What the task requires
Repeat the listing below line for line, exactly as shown.

——————————

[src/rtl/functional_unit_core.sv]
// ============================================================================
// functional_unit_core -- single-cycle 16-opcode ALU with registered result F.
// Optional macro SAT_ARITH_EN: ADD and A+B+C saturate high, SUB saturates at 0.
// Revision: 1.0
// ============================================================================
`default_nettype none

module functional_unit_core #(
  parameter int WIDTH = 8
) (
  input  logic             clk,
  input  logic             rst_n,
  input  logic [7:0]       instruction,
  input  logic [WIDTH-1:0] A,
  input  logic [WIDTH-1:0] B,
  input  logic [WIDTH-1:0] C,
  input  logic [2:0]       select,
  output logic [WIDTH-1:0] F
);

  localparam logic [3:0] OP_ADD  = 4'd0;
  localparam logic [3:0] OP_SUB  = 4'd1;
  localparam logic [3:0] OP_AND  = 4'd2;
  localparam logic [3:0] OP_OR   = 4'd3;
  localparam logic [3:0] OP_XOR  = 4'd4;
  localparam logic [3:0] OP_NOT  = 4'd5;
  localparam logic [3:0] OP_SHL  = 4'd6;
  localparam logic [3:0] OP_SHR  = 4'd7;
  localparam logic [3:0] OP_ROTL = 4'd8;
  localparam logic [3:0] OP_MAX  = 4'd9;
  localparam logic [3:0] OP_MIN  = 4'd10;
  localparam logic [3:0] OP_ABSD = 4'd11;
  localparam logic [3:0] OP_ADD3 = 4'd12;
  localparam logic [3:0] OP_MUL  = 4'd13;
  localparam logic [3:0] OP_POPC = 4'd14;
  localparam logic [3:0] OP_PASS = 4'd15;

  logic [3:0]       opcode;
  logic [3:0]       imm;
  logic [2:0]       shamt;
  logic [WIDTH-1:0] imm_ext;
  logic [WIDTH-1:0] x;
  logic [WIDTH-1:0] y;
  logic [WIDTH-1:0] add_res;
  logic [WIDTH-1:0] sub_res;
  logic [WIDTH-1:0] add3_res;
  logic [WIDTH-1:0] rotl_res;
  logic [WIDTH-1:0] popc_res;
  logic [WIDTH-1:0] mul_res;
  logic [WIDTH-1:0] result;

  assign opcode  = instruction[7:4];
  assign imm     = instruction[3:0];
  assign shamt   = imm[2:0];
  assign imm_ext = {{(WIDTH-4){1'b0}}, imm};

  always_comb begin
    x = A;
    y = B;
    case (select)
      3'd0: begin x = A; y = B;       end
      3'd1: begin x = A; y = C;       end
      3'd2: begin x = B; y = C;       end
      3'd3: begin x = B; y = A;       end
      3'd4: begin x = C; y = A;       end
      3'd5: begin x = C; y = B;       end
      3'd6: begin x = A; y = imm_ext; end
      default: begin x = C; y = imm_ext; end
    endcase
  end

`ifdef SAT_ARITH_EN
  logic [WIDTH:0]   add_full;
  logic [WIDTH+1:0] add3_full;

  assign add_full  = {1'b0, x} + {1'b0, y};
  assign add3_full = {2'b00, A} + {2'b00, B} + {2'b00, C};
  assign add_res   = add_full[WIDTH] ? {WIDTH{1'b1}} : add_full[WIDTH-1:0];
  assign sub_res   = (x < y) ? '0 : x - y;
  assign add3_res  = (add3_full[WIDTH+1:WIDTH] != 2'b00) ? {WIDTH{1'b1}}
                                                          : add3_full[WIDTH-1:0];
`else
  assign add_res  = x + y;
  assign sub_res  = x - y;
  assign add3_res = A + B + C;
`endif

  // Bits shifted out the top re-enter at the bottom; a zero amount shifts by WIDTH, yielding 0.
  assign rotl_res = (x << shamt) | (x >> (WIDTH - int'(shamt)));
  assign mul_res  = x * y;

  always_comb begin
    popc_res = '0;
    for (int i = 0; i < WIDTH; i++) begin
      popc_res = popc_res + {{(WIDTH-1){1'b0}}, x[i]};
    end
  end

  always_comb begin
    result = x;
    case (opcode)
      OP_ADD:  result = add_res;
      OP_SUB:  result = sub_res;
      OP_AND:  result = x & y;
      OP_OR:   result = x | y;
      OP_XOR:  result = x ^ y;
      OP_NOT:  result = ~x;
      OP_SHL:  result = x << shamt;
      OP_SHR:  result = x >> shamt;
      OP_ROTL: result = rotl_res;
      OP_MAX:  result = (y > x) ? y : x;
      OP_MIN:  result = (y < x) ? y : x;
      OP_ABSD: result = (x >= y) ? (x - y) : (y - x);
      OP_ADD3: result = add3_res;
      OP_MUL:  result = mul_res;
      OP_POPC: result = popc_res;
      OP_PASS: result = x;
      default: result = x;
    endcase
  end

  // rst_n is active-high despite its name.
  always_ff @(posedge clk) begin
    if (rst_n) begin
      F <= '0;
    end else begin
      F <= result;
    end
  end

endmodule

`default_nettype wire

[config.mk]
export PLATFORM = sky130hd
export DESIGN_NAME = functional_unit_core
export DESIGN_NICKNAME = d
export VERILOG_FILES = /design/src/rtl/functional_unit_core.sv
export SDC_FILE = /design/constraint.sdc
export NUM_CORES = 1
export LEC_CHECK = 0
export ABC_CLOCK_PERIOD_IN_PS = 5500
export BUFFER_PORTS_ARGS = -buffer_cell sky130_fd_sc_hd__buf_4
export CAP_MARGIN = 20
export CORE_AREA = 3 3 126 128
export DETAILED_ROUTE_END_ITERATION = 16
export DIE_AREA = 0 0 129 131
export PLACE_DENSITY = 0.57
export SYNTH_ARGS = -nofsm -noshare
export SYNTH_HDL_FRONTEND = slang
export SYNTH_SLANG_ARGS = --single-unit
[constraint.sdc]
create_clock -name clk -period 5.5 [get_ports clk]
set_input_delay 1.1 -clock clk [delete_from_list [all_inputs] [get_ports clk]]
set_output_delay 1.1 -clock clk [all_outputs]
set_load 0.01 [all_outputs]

——————————

Task response
[src/rtl/functional_unit_core.sv]
// ============================================================================
// functional_unit_core -- single-cycle 16-opcode ALU with registered result F.
// Optional macro SAT_ARITH_EN: ADD and A+B+C saturate high, SUB saturates at 0.
// Revision: 1.0
// ============================================================================
`default_nettype none

module functional_unit_core #(
  parameter int WIDTH = 8
) (
  input  logic             clk,
  input  logic             rst_n,
  input  logic [7:0]       instruction,
  input  logic [WIDTH-1:0] A,
  input  logic [WIDTH-1:0] B,
  input  logic [WIDTH-1:0] C,
  input  logic [2:0]       select,
  output logic [WIDTH-1:0] F
);

  localparam logic [3:0] OP_ADD  = 4'd0;
  localparam logic [3:0] OP_SUB  = 4'd1;
  localparam logic [3:0] OP_AND  = 4'd2;
  localparam logic [3:0] OP_OR   = 4'd3;
  localparam logic [3:0] OP_XOR  = 4'd4;
  localparam logic [3:0] OP_NOT  = 4'd5;
  localparam logic [3:0] OP_SHL  = 4'd6;
  localparam logic [3:0] OP_SHR  = 4'd7;
  localparam logic [3:0] OP_ROTL = 4'd8;
  localparam logic [3:0] OP_MAX  = 4'd9;
  localparam logic [3:0] OP_MIN  = 4'd10;
  localparam logic [3:0] OP_ABSD = 4'd11;
  localparam logic [3:0] OP_ADD3 = 4'd12;
  localparam logic [3:0] OP_MUL  = 4'd13;
  localparam logic [3:0] OP_POPC = 4'd14;
  localparam logic [3:0] OP_PASS = 4'd15;

  logic [3:0]       opcode;
  logic [3:0]       imm;
  logic [2:0]       shamt;
  logic [WIDTH-1:0] imm_ext;
  logic [WIDTH-1:0] x;
  logic [WIDTH-1:0] y;
  logic [WIDTH-1:0] add_res;
  logic [WIDTH-1:0] sub_res;
  logic [WIDTH-1:0] add3_res;
  logic [WIDTH-1:0] rotl_res;
  logic [WIDTH-1:0] popc_res;
  logic [WIDTH-1:0] mul_res;
  logic [WIDTH-1:0] result;

  assign opcode  = instruction[7:4];
  assign imm     = instruction[3:0];
  assign shamt   = imm[2:0];
  assign imm_ext = {{(WIDTH-4){1'b0}}, imm};

  always_comb begin
    x = A;
    y = B;
    case (select)
      3'd0: begin x = A; y = B;       end
      3'd1: begin x = A; y = C;       end
      3'd2: begin x = B; y = C;       end
      3'd3: begin x = B; y = A;       end
      3'd4: begin x = C; y = A;       end
      3'd5: begin x = C; y = B;       end
      3'd6: begin x = A; y = imm_ext; end
      default: begin x = C; y = imm_ext; end
    endcase
  end

`ifdef SAT_ARITH_EN
  logic [WIDTH:0]   add_full;
  logic [WIDTH+1:0] add3_full;

  assign add_full  = {1'b0, x} + {1'b0, y};
  assign add3_full = {2'b00, A} + {2'b00, B} + {2'b00, C};
  assign add_res   = add_full[WIDTH] ? {WIDTH{1'b1}} : add_full[WIDTH-1:0];
  assign sub_res   = (x < y) ? '0 : x - y;
  assign add3_res  = (add3_full[WIDTH+1:WIDTH] != 2'b00) ? {WIDTH{1'b1}}
                                                          : add3_full[WIDTH-1:0];
`else
  assign add_res  = x + y;
  assign sub_res  = x - y;
  assign add3_res = A + B + C;
`endif

  // Bits shifted out the top re-enter at the bottom; a zero amount shifts by WIDTH, yielding 0.
  assign rotl_res = (x << shamt) | (x >> (WIDTH - int'(shamt)));
  assign mul_res  = x * y;

  always_comb begin
    popc_res = '0;
    for (int i = 0; i < WIDTH; i++) begin
      popc_res = popc_res + {{(WIDTH-1){1'b0}}, x[i]};
    end
  end

  always_comb begin
    result = x;
    case (opcode)
      OP_ADD:  result = add_res;
      OP_SUB:  result = sub_res;
      OP_AND:  result = x & y;
      OP_OR:   result = x | y;
      OP_XOR:  result = x ^ y;
      OP_NOT:  result = ~x;
      OP_SHL:  result = x << shamt;
      OP_SHR:  result = x >> shamt;
      OP_ROTL: result = rotl_res;
      OP_MAX:  result = (y > x) ? y : x;
      OP_MIN:  result = (y < x) ? y : x;
      OP_ABSD: result = (x >= y) ? (x - y) : (y - x);
      OP_ADD3: result = add3_res;
      OP_MUL:  result = mul_res;
      OP_POPC: result = popc_res;
      OP_PASS: result = x;
      default: result = x;
    endcase
  end

  // rst_n is active-high despite its name.
  always_ff @(posedge clk) begin
    if (rst_n) begin
      F <= '0;
    end else begin
      F <= result;
    end
  end

endmodule

`default_nettype wire

[config.mk]
export PLATFORM = sky130hd
export DESIGN_NAME = functional_unit_core
export DESIGN_NICKNAME = d
export VERILOG_FILES = /design/src/rtl/functional_unit_core.sv
export SDC_FILE = /design/constraint.sdc
export NUM_CORES = 1
export LEC_CHECK = 0
export ABC_CLOCK_PERIOD_IN_PS = 5500
export BUFFER_PORTS_ARGS = -buffer_cell sky130_fd_sc_hd__buf_4
export CAP_MARGIN = 20
export CORE_AREA = 3 3 126 128
export DETAILED_ROUTE_END_ITERATION = 16
export DIE_AREA = 0 0 129 131
export PLACE_DENSITY = 0.57
export SYNTH_ARGS = -nofsm -noshare
export SYNTH_HDL_FRONTEND = slang
export SYNTH_SLANG_ARGS = --single-unit
[constraint.sdc]
create_clock -name clk -period 5.5 [get_ports clk]
set_input_delay 1.1 -clock clk [delete_from_list [all_inputs] [get_ports clk]]
set_output_delay 1.1 -clock clk [all_outputs]
set_load 0.01 [all_outputs]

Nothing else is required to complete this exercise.